### flow/run.sh
#!/bin/bash
# the make line also repeats each setting of config.mk as NAME=value (left out here)
make -C /OpenROAD-flow-scripts/flow DESIGN_CONFIG=/design/flow/config.mk WORK_HOME=/design/flow/orfs CLKGATE_MAP_FILE= finish
### flow/config.mk
export PLATFORM = sky130hd
export DESIGN_NAME = processor
export DESIGN_NICKNAME = processor
export VERILOG_FILES = /design/flow/design.v
export SDC_FILE = /design/flow/constraint.sdc
export NUM_CORES = 4
export LEC_CHECK = 0
export CAP_MARGIN = 20
export CORE_MARGIN = 2
export CORE_UTILIZATION = 40
export PLACE_DENSITY = 0.6
export SLEW_MARGIN = 20
### flow/constraint.sdc
create_clock -name core_clock -period 9.0 [get_ports {clk}]
set_input_delay 1.8000 -clock core_clock [delete_from_list [all_inputs] [get_ports {clk}]]
set_output_delay 1.8000 -clock core_clock [all_outputs]
set_load 0.01 [all_outputs]
### flow/design.v
module multiplier
  (
   input                     clk,
   input                     rst,
   input                     en,
   input [BITS-1:0]          data_a,
   input [BITS-1:0]          data_b,
   output reg [(BITS*2)-1:0] result,
   output                    done
   );
   parameter BITS = 16;
   localparam STATE_IDLE     = 0;
   localparam STATE_MULTIPLY = 1;
   reg                    state;
   reg [$clog2(BITS)-1:0] mul_counter;
   reg [BITS-1:0]         data_a_reg;
   reg [(BITS*2)-1:0]     data_b_reg;
   assign done = (STATE_IDLE == state) && !en;
   always @ (posedge clk) begin
      case (state)
         STATE_IDLE: begin
            if (en) begin
               mul_counter <= 0;
               data_a_reg <= data_a;
               data_b_reg <= { {BITS{1'b0}}, data_b };
               result <= 0;
               state <= STATE_MULTIPLY;
            end
         end
         STATE_MULTIPLY: begin
            if (mul_counter == BITS - 1) begin
               state <= STATE_IDLE;
            end else begin
               mul_counter <= mul_counter + 1;
            end
            data_a_reg <= data_a_reg >> 1;
            data_b_reg <= data_b_reg << 1;
            if (data_a_reg[0]) begin
               result <= result + data_b_reg;
            end
         end
      endcase
      if (rst) begin
         state <= STATE_IDLE;
      end
   end
endmodule
module divider
  (
   input                 clk,
   input                 rst,
   input                 en,
   input [BITS-1:0]      dividend,
   input [BITS-1:0]      divisor,
   output reg [BITS-1:0] quotient,
   output [BITS-1:0]     remainder,
   output                done
   );
   parameter BITS = 16;
   localparam STATE_IDLE   = 0;
   localparam STATE_DIVIDE = 1;
   reg                    state;
   reg [$clog2(BITS)-1:0] div_counter;
   reg [(BITS-1)*2:0]     dividend_reg;
   reg [(BITS-1)*2:0]     divisor_reg;
   assign done = (STATE_IDLE == state) && !en;
   assign remainder = dividend_reg[BITS-1:0];
   always @ (posedge clk) begin
      case (state)
        STATE_IDLE: begin
           if (en) begin
              div_counter <= 0;
              dividend_reg <= { {BITS-1{1'b0}}, dividend };
              divisor_reg <= { divisor, {BITS-1{1'b0}} };
              quotient <= 0;
              state <= STATE_DIVIDE;
           end
        end
        STATE_DIVIDE: begin
           if (div_counter == BITS - 1) begin
              state <= STATE_IDLE;
           end else begin
              div_counter <= div_counter + 1;
           end
           divisor_reg <= divisor_reg >> 1;
           if (dividend_reg < divisor_reg) begin
              quotient <= quotient << 1;
           end else begin
              quotient <= (quotient << 1) | 1'b1;
              dividend_reg <= dividend_reg - divisor_reg;
           end
        end
      endcase
      if (rst) begin
         state <= STATE_IDLE;
      end
   end
endmodule
module processor
  (
   input                        clk,
   input                        rst,
   input                        boot_done,
   output reg [11:0]            status_digits,
   output reg                   halted,
   output reg [16-1:0]  instr_ptr,
   input                        instr_valid,
   input [32-1:0]      cur_instr,
   output reg                   cache_wr_en,
   output reg [16-1:0]  cache_wr_addr,
   output reg [16-1:0]  cache_wr_data,
   input                        cache_wr_done,
   output reg                   cache_rd_en,
   output reg [16-1:0]  cache_rd_addr,
   input [16-1:0]       cache_rd_data,
   input                        cache_rd_done,
   input                        pixel_wr_done,
   output reg                   pixel_en,
   output reg [7:0]             pixel_rgb,
   output reg [7:0]             pixel_x,
   output reg [7:0]             pixel_y,
   input [16-1:0]       rnd,
   output reg                   ms_time_rst,
   input [16-1:0]       ms_time,
   input [142-1:0] buf_inputs
   );
   reg [16-1:0]  registers [16-1:0];
   reg                   overflow_flag;
   reg                   carry_flag;
   reg                   zero_flag;
   reg                   sign_flag;
   wire [7:0]            opcode = cur_instr[31:24];
   wire [7:0]            arg1 = cur_instr[23:16];
   wire [7:0]            arg2 = cur_instr[15:8];
   wire [3:0]            reg1 = arg1[3:0];
   wire [3:0]            reg2 = arg2[3:0];
   wire [16-1:0] dest = registers[reg1];
   wire [16-1:0] src  = registers[reg2];
   wire [15:0]           argA = cur_instr[23:8];
   wire [15:0]           argB = cur_instr[15:0];
   wire signed [16-1:0] signed_dest = dest;
   reg [3:0]             load_reg;
   reg                       multiply_en;
   reg [16-1:0]      multiply_data_a;
   reg [16-1:0]      multiply_data_b;
   wire [(16*2)-1:0] multiply_result;
   wire                      multiply_done;
   multiplier #(.BITS(16)) multiplier_
     (
      .clk(clk),
      .rst(rst),
      .en(multiply_en),
      .data_a(multiply_data_a),
      .data_b(multiply_data_b),
      .result(multiply_result),
      .done(multiply_done)
      );
   reg                   divide_en;
   reg [16-1:0]  dividend;
   reg [16-1:0]  divisor;
   wire [16-1:0] quotient;
   wire [16-1:0] remainder;
   wire                  divide_done;
   divider #(.BITS(16)) divider_
     (
      .clk(clk),
      .rst(rst),
      .en(divide_en),
      .dividend(dividend),
      .divisor(divisor),
      .quotient(quotient),
      .remainder(remainder),
      .done(divide_done)
      );
   localparam [3:0] STATE_PRE_BOOT   = 0;
   localparam [3:0] STATE_HALT       = 1;
   localparam [3:0] STATE_EXECUTING  = 2;
   localparam [3:0] STATE_WR_WAIT    = 3;
   localparam [3:0] STATE_PIXEL_WAIT = 4;
   localparam [3:0] STATE_RD_WAIT    = 5;
   localparam [3:0] STATE_RET_WAIT   = 6;
   localparam [3:0] STATE_MULTIPLY   = 7;
   localparam [3:0] STATE_DIVIDE     = 8;
   reg [3:0]            state;
   always @ (posedge clk) begin
      cache_wr_en <= 0;
      cache_rd_en <= 0;
      pixel_en <= 0;
      multiply_en <= 0;
      divide_en <= 0;
      ms_time_rst <= 0;
      case (state)
        STATE_PRE_BOOT: begin
           if (boot_done) begin
              state <= STATE_EXECUTING;
           end
        end
        STATE_HALT: begin
           halted <= 1;
        end
        STATE_EXECUTING: begin
           halted <= 0;
           if (instr_valid) begin
              execute();
           end
        end
        STATE_WR_WAIT: begin
           if (cache_wr_done) begin
              state <= STATE_EXECUTING;
           end
        end
        STATE_PIXEL_WAIT: begin
           if (pixel_wr_done) begin
              state <= STATE_EXECUTING;
           end
        end
        STATE_RD_WAIT: begin
           if (cache_rd_done) begin
              registers[load_reg] <= cache_rd_data;
              state <= STATE_EXECUTING;
           end
        end
        STATE_RET_WAIT: begin
           if (cache_rd_done) begin
              instr_ptr <= cache_rd_data + 32 / 8;
              state <= STATE_EXECUTING;
           end
        end
        STATE_MULTIPLY: begin
           if (multiply_done) begin
              registers[load_reg] <= multiply_result[16-1:0];
              state <= STATE_EXECUTING;
           end
        end
        STATE_DIVIDE: begin
           if (divide_done) begin
              registers[load_reg] <= quotient;
              state <= STATE_EXECUTING;
           end
        end
      endcase
      if (rst) begin
         state <= STATE_PRE_BOOT;
         status_digits <= 0;
         halted <= 0;
         instr_ptr <= 0;
         cache_wr_en <= 0;
         cache_rd_en <= 0;
         pixel_en <= 0;
         pixel_rgb <= 0;
         ms_time_rst <= 0;
         multiply_en <= 0;
         divide_en <= 0;
         overflow_flag <= 0;
         carry_flag <= 0;
         zero_flag <= 0;
         sign_flag <= 0;
      end
   end
   task execute;
      reg [16:0] result;
      begin
         result = 0;
         instr_ptr <= instr_ptr + 32 / 8;
         case (opcode)
           8'h00: begin
           end
           8'h01: begin
              registers[reg1] <= buf_inputs[src];
           end
           8'h02: begin
              if (cache_wr_done) begin
                 push(instr_ptr);
                 instr_ptr <= argA;
              end else begin
                 instr_ptr <= instr_ptr;
              end
           end
           8'h03: begin
              if (cache_rd_done) begin
                 pop();
                 registers[4'b0] <= registers[4'b0] - arg1 - 16 / 8;
                 state <= STATE_RET_WAIT;
              end else begin
                 instr_ptr <= instr_ptr;
              end
           end
           8'h04: begin
              if (cache_rd_done) begin
                 read(src);
              end else begin
                 instr_ptr <= instr_ptr;
              end
           end
           8'h05: begin
              if (cache_rd_done) begin
                 read(argB);
              end else begin
                 instr_ptr <= instr_ptr;
              end
           end
           8'h06: begin
              registers[reg1] <= src;
           end
           8'h07: begin
              registers[reg1] <= argB;
           end
           8'h08: begin
              if (cache_wr_done) begin
                 push(dest);
              end else begin
                 instr_ptr <= instr_ptr;
              end
           end
           8'h09: begin
              if (cache_rd_done) begin
                 pop();
              end else begin
                 instr_ptr <= instr_ptr;
              end
           end
           8'h0A: begin
              result = dest + src;
              registers[reg1] <= result[16-1:0];
           end
           8'h0B: begin
              result = dest - src;
              registers[reg1] <= result[16-1:0];
           end
           8'h0C: begin
              if (multiply_done) begin
                 multiply_en <= 1;
                 multiply_data_a <= dest;
                 multiply_data_b <= src;
                 state <= STATE_MULTIPLY;
                 load_reg <= reg1;
              end else begin
                 instr_ptr <= instr_ptr;
              end
           end
           8'h0D: begin
              if (divide_done) begin
                 divide_en <= 1;
                 dividend <= dest;
                 divisor <= src;
                 state <= STATE_DIVIDE;
                 load_reg <= reg1;
              end else begin
                 instr_ptr <= instr_ptr;
              end
           end
           8'h0E: begin
              registers[reg1] <= dest & src;
           end
           8'h0F: begin
              registers[reg1] <= dest | src;
           end
           8'h10: begin
              registers[reg1] <= dest ^ src;
           end
           8'h11: begin
              registers[reg1] <= dest << src;
           end
           8'h12: begin
              registers[reg1] <= signed_dest >>> src;
           end
           8'h13: begin
              registers[reg1] <= dest >> src;
           end
           8'h14: begin
              result = dest - src;
           end
           8'h15: begin
              result = { 1'b0, dest & src };
           end
           8'h16: begin
              pixel_rgb <= dest[7:0];
           end
           8'h17: begin
              if (pixel_wr_done) begin
                 pixel_en <= 1;
                 pixel_x <= dest[7:0];
                 pixel_y <= src[7:0];
                 state <= STATE_PIXEL_WAIT;
              end else begin
                 instr_ptr <= instr_ptr;
              end
           end
           8'h18: begin
              if (cache_wr_done) begin
                 write(dest, src);
              end else begin
                 instr_ptr <= instr_ptr;
              end
           end
           8'h19: begin
              if (cache_wr_done) begin
                 write(dest, argB);
              end else begin
                 instr_ptr <= instr_ptr;
              end
           end
           8'h1A: begin
              registers[reg1] <= ms_time;
           end
           8'h1B: begin
              ms_time_rst <= 1;
           end
           8'h1C: begin
              registers[reg1] <= rnd;
           end
           8'h30: begin
              instr_ptr <= dest;
           end
           8'h31: begin
              instr_ptr <= argA;
           end
           8'h32: begin
              if (zero_flag) begin
                 instr_ptr <= argA;
              end
           end
           8'h33: begin
              if (!zero_flag) begin
                 instr_ptr <= argA;
              end
           end
           8'h34: begin
              if (!zero_flag && sign_flag == overflow_flag) begin
                 instr_ptr <= argA;
              end
           end
           8'h35: begin
              if (sign_flag == overflow_flag) begin
                 instr_ptr <= argA;
              end
           end
           8'h36: begin
              if (!carry_flag && !zero_flag) begin
                 instr_ptr <= argA;
              end
           end
           8'h37: begin
              if (!carry_flag) begin
                 instr_ptr <= argA;
              end
           end
           8'h38: begin
              if (sign_flag != overflow_flag) begin
                 instr_ptr <= argA;
              end
           end
           8'h39: begin
              if (sign_flag != overflow_flag || zero_flag) begin
                 instr_ptr <= argA;
              end
           end
           8'h3A: begin
              if (carry_flag) begin
                 instr_ptr <= argA;
              end
           end
           8'h3B: begin
              if (carry_flag || zero_flag) begin
                 instr_ptr <= argA;
              end
           end
           8'h3C: begin
              if (overflow_flag) begin
                 instr_ptr <= argA;
              end
           end
           8'h3D: begin
              if (!overflow_flag) begin
                 instr_ptr <= argA;
              end
           end
           8'h3E: begin
              if (sign_flag) begin
                 instr_ptr <= argA;
              end
           end
           8'h3F: begin
              if (!sign_flag) begin
                 instr_ptr <= argA;
              end
           end
           default: begin
              status_digits <= 12'h700 | opcode;
              state <= STATE_HALT;
           end
         endcase
         if (8'h14 == opcode || 8'h15 == opcode ||
             8'h0A == opcode || 8'h0B == opcode) begin
            set_flags(result);
         end else begin
            clear_flags();
         end
      end
   endtask
   task write;
      input [16-1:0] data;
      input [16-1:0] addr;
      begin
         cache_wr_en <= 1;
         cache_wr_addr <= addr;
         cache_wr_data <= data;
         state <= STATE_WR_WAIT;
      end
   endtask
   task read;
      input [16-1:0] addr;
      begin
         load_reg <= reg1;
         cache_rd_en <= 1;
         cache_rd_addr <= addr;
         state <= STATE_RD_WAIT;
      end
   endtask
   task push;
      input [16-1:0] push_data;
      reg [16-1:0]   new_stack_ptr;
      begin
         new_stack_ptr = registers[4'b0] + 16 / 8;
         write(push_data, new_stack_ptr);
         registers[4'b0] <= new_stack_ptr;
      end
   endtask
   task pop;
      reg [16-1:0] stack_ptr;
      begin
         stack_ptr = registers[4'b0];
         read(stack_ptr);
         registers[4'b0] <= stack_ptr - 2;
      end
   endtask;
   task set_flags;
      input [16:0] result;
      begin
         if (8'h0A == opcode) begin
            overflow_flag <= (dest[16-1] &
                              src[16-1] &
                              ~result[16-1]) |
                             (~dest[16-1] &
                              ~src[16-1] &
                              result[16-1]);            
         end else if (8'h0B == opcode || 8'h14 == opcode) begin
            overflow_flag <= (dest[16-1] &
                              ~src[16-1] &
                              ~result[16-1]) |
                             (~dest[16-1] &
                              src[16-1] &
                              result[16-1]);
         end else begin
            overflow_flag <= 0;
         end
         carry_flag <= result[16];
         zero_flag <= (0 == result[16-1:0]);
         sign_flag <= result[16-1];
      end
   endtask
   task clear_flags;
      begin
         overflow_flag <= 0;
         carry_flag <= 0;
         zero_flag <= 0;
         sign_flag <= 0;
      end
   endtask
endmodule
==> results of run 1 <==
cell type report:
cell class              instances  area (sq um)
repair buffers                470          4380
flip-flops and latches        577         16800
fillers                      8128         45600
multi-input cells            2285         17600
inverters                     141           534
well taps                    1165          1460
clock inverters                37           415
clock buffers                  76          1590
diodes                          3          7.51
per-stage QoR:
stage / utilization, % / std cells / area, sq um / total power [mW]
detailed placement: 46.0 / 4636 / 40700 / 4.09
global route: 48.3 / 4751 / 42700 / 6.81
finish: 48.4 / 4754 / 42700 / 6.63
floorplan: - / 3210 / 35700 / 3.61
CTS: 48.3 / 4749 / 42700 / 6.62
global placement: 46.0 / 4636 / 40700 / 4.10
per-layer routing:
layer / wire (um) / share of wire, %
met5: 73 / 0.050
met3: 17800 / 12
met1: 59100 / 40
met4: 8130 / 5.5
met2: 61700 / 42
══════════════════════════════
### WORK INSTRUCTIONS:
Search the material for the string "quotient" and show every line that has it.

### EXERCISE RESULT:
   output reg [BITS-1:0] quotient,
              quotient <= 0;
              quotient <= quotient << 1;
              quotient <= (quotient << 1) | 1'b1;
   wire [16-1:0] quotient;
      .quotient(quotient),
              registers[load_reg] <= quotient;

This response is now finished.